Por su parte Éric Saunier, se extiende sobre el espacio caribeño al plantearlo como enclave estratégico para comprender la masonería francesa y la lucha por el poder entre París y las provincias. Su estudio está centrado en el período cronológico que va desde finales del siglo XVIII a los años de los movimientos independentistas en América latina. Pone en relación la constitución de la masonería caribeña en la lucha de poder entre los altos grados de la de Santo Domingo a finales del XVIII y el control de la vida masónica cubana a comienzos del XIX; sitúa esa masonería caribeña en el contexto del combate entre obediencias francesas y anglosajonas en la zona; insiste en la necesidad de impulsar los estudios sobre las personas y las redes sociales para reconstruir la vida de los iniciados; y los pone en relación con el comercio establecido entre el gran puerto colonial de la Bretaña francesa de El Havre y el área del Caribe, especialmente con Santo Domingo y Cuba, que considera vital para explicar la pronta irrupción de la masonería en el Caribe, que pudo influir en las revoluciones de Portugal y Brasil de los años veinte y treinta.
Interesante el trabajo de Ricardo Martínez Esquivel, profesor de la Universidad de Costa Rica, director de REHMLAC+ y por tanto miembro de una de las mejores revistas académicas sobre este fenómeno. Siguiendo la estela marcada por Miguel Guzmán-Stein añade una visión totalizadora de la cuestión al entender que hablar de la masonería es, también, hablar de toda la sociedad. Su trabajo se centra en el presbítero católico Francisco Calvo, organizador de la primera logia en Costa Rica y alma del Centro Masónico Centro Americano (1865-1876) quien estuvo inmerso -a pesar de su condición eclesiástica- en distintos proyectos civilistas, de promoción de las libertades e inmerso entre la intelectualidad costarricense del momento, buena parte iniciada en la masonería, a cuyo desarrollo no fue ajena la fundación de la Universidad de Santo Tomás. A partir de ahí el autor se centra tanto en la actividad masónica como antimasónica centroamericana, que en Costa Rica tuvo un desarrollo tardío, y que en su opinión tuvo que ver más con un carácter asociativo que propiamente masónico, en el que participaron los ordenados como él, posiblemente más en relación con lo que era la tradición anglosajona que la latina. Cuando esta última se hizo más preponderante, tuvo que abjurar de su condición con lo que se inició el declive y cierre de todas las logias en 1876. Su proyecto regional pudo darse por concluido en 1899 cuando comenzaron a surgir las grandes logias nacionales centroamericanas.

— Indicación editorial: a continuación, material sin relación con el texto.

Optimization exercise on an open flow, not production practice.
RTL: at most simulated, not proved equivalent.
Function not checked: runs 2 to 6.
Clock network not from TritonCTS: every run shown here.
The clock port is an ideal driver here.
Power: default activity.

### flow/standard.sh
#!/bin/bash
# synth_recipe.tcl (not shown) runs the flow's synth.tcl, then flattens the netlist and writes it again
# the make line also repeats each setting of config.mk as NAME=value (left out here)
make -C /OpenROAD-flow-scripts/flow DESIGN_CONFIG=/design/flow/config.mk WORK_HOME=/design/flow/orfs CLKGATE_MAP_FILE= SYNTH_SCRIPT=/design/flow/synth_recipe.tcl "${@:-finish}"
### flow/flow/cts_hook.tcl
proc cell_out { master } {
  foreach mt [$master getMTerms] {
    if {[$mt getIoType] eq "OUTPUT"} { return [$mt getName] }
  }
}
proc build_clock_tree { rows cols leaf_master root_master } {
  set db [ord::get_db]
  set block [ord::get_db_block]
  set clk [$block findNet clock]
  set sinks {}
  foreach it [$clk getITerms] {
    set bb [[$it getInst] getBBox]
    lappend sinks [list $it [expr {([$bb xMin] + [$bb xMax]) / 2}] [expr {([$bb yMin] + [$bb yMax]) / 2}]]
  }
  set n [llength $sinks]
  set lm [$db findMaster $leaf_master]
  set rm [$db findMaster $root_master]
  set lo [cell_out $lm]
  set ro [cell_out $rm]
  set nroot [expr {($rows > 1 ? 2 : 1) * ($cols > 1 ? 2 : 1)}]
  for {set q 0} {$q < $nroot} {incr q} {
    set rootnet($q) [odb::dbNet_create $block clknet_root_$q]
    $rootnet($q) setSigType CLOCK
    set qx($q) 0; set qy($q) 0; set qn($q) 0
  }
  set sinks [lsort -integer -index 2 $sinks]
  set i 0
  for {set r 0} {$r < $rows} {incr r} {
    set row [lsort -integer -index 1 [lrange $sinks [expr {$r * $n / $rows}] [expr {($r + 1) * $n / $rows - 1}]]]
    set m [llength $row]
    for {set c 0} {$c < $cols} {incr c} {
      set g [lrange $row [expr {$c * $m / $cols}] [expr {($c + 1) * $m / $cols - 1}]]
      set gx 0; set gy 0
      foreach s $g { incr gx [lindex $s 1]; incr gy [lindex $s 2] }
      set gx [expr {$gx / [llength $g]}]
      set gy [expr {$gy / [llength $g]}]
      set q [expr {($rows > 1 && $r >= $rows / 2 ? 2 : 0) + ($cols > 1 && $c >= $cols / 2 ? 1 : 0)}]
      if {$nroot == 2 && $rows == 1} { set q [expr {$c >= $cols / 2}] }
      incr qx($q) $gx; incr qy($q) $gy; incr qn($q)
      set buf [odb::dbInst_create $block $lm clkbuf_leaf_$i]
      set net [odb::dbNet_create $block clknet_leaf_$i]
      $net setSigType CLOCK
      $buf setLocation [expr {$gx - [$lm getWidth] / 2}] [expr {$gy - [$lm getHeight] / 2}]
      $buf setPlacementStatus PLACED
      [$buf findITerm A] connect $rootnet($q)
      [$buf findITerm $lo] connect $net
      foreach s $g {
        set it [lindex $s 0]
        $it disconnect
        $it connect $net
      }
      incr i
    }
  }
  for {set q 0} {$q < $nroot} {incr q} {
    set root [odb::dbInst_create $block $rm clkbuf_root_$q]
    set cx [expr {$qx($q) / $qn($q)}]; set cy [expr {$qy($q) / $qn($q)}]
    $root setLocation [expr {$cx - [$rm getWidth] / 2}] [expr {$cy - [$rm getHeight] / 2}]
    $root setPlacementStatus PLACED
    [$root findITerm A] connect $clk
    [$root findITerm $ro] connect $rootnet($q)
  }
  puts "clock tree: $n sinks, $i leaves, $nroot roots"
}

# Sourced by ORFS cts.tcl as PRE_CTS_TCL: the clock tree is built by
# build_clock_tree above in place of TritonCTS; the rest of cts.tcl (legalizing,
# timing repair) runs unchanged. The tree has no inverter that
# repair_clock_inverters should clone, so that step is skipped.
rename repair_clock_inverters orfs_repair_clock_inverters
proc repair_clock_inverters { args } {}
rename clock_tree_synthesis orfs_clock_tree_synthesis
proc clock_tree_synthesis { args } {
  build_clock_tree 4 6 sky130_fd_sc_hd__clkinv_8 sky130_fd_sc_hd__clkinv_16
  set_propagated_clock [all_clocks]
}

La masonería en la amplia geografía mexicana durante el período de su independencia es el objeto de análisis de María Eugenia Vázquez Semadeni, de la Universidad de California en Los Ángeles, especialista en la historia de su país. La autora comienza su trabajo cuestionando la credibilidad de la historia realizada por los propios masones, imposible de contrastar por las escasas fuentes primarias existentes, razón por la que deben ser utilizadas con espíritu crítico. Se extiende a continuación en el establecimiento de las logias del rito York en las costas del seno mexicano, con autorización de la Gran Logia de Luisiana entre 1816 y 1820, que al poco se incorporaron al rito escoces. Debieron ser estos los primeros talleres y fueron fruto de las relaciones comerciales entre Nueva Orleans y las colonias españolas y francesas de la Indias Occidentales en el Caribe. Su desarrollo en Luisiana debió tener lugar con ocasión de la revuelta de esclavos de Santo Domingo cuando el territorio, tras el breve dominio francés, fue adquirido por los norteamericanos. De ahí, partieron las iniciativas para su instalación en Nueva España, primero en Veracruz, luego en Campeche y otros lugares. Sus componentes estaban de una u otra manera forma vinculados a la marina siendo comerciantes o militares de la armada. Y aunque algunos actuaron en política, su nacimiento no fue necesariamente con ese fin si bien una investigación más profunda, con nuevos fondos documentales, pudiera arrojar más luz.
Por su parte Dévrig Mollès, doctorado en Francia y director científico del Archivo de la Gran Logia de Argentina, analiza las relaciones entre feminismo, librepensamiento y masonería entre Europa y América en el cambio de siglo del XIX al XX. Y para ello traza la implantación de las organizaciones masónicas nacionales en Argentina, Brasil, Uruguay y Chile, que brotaron de aluvión con la presencia de exiliados franceses, británicos, italianos, españoles y portugueses preguntándose, al mismo tiempo, si los talleres pudieron ser el espacio de lucha cultural para las primeras generaciones feministas argentinas. A su modo de ver, las primeras mujeres en logias bonaerenses estuvieron vinculadas desde mediados del siglo XIX al librepensamiento; hace alusión expresa al caso de Brasil, mucho más tardío que el argentino. Refiere en tal sentido la presencia de Belén de Sárraga, discípula de Odón de Buen, en el XIII Congreso Internacional de Librepensamiento celebrado en Buenos Aires en 1906, en representación de la logia Virtud de Málaga, quien participó en la difusión del feminismo por distintos países hispanoamericanos y se erigió en símbolo de la nueva mujer latinoamericana.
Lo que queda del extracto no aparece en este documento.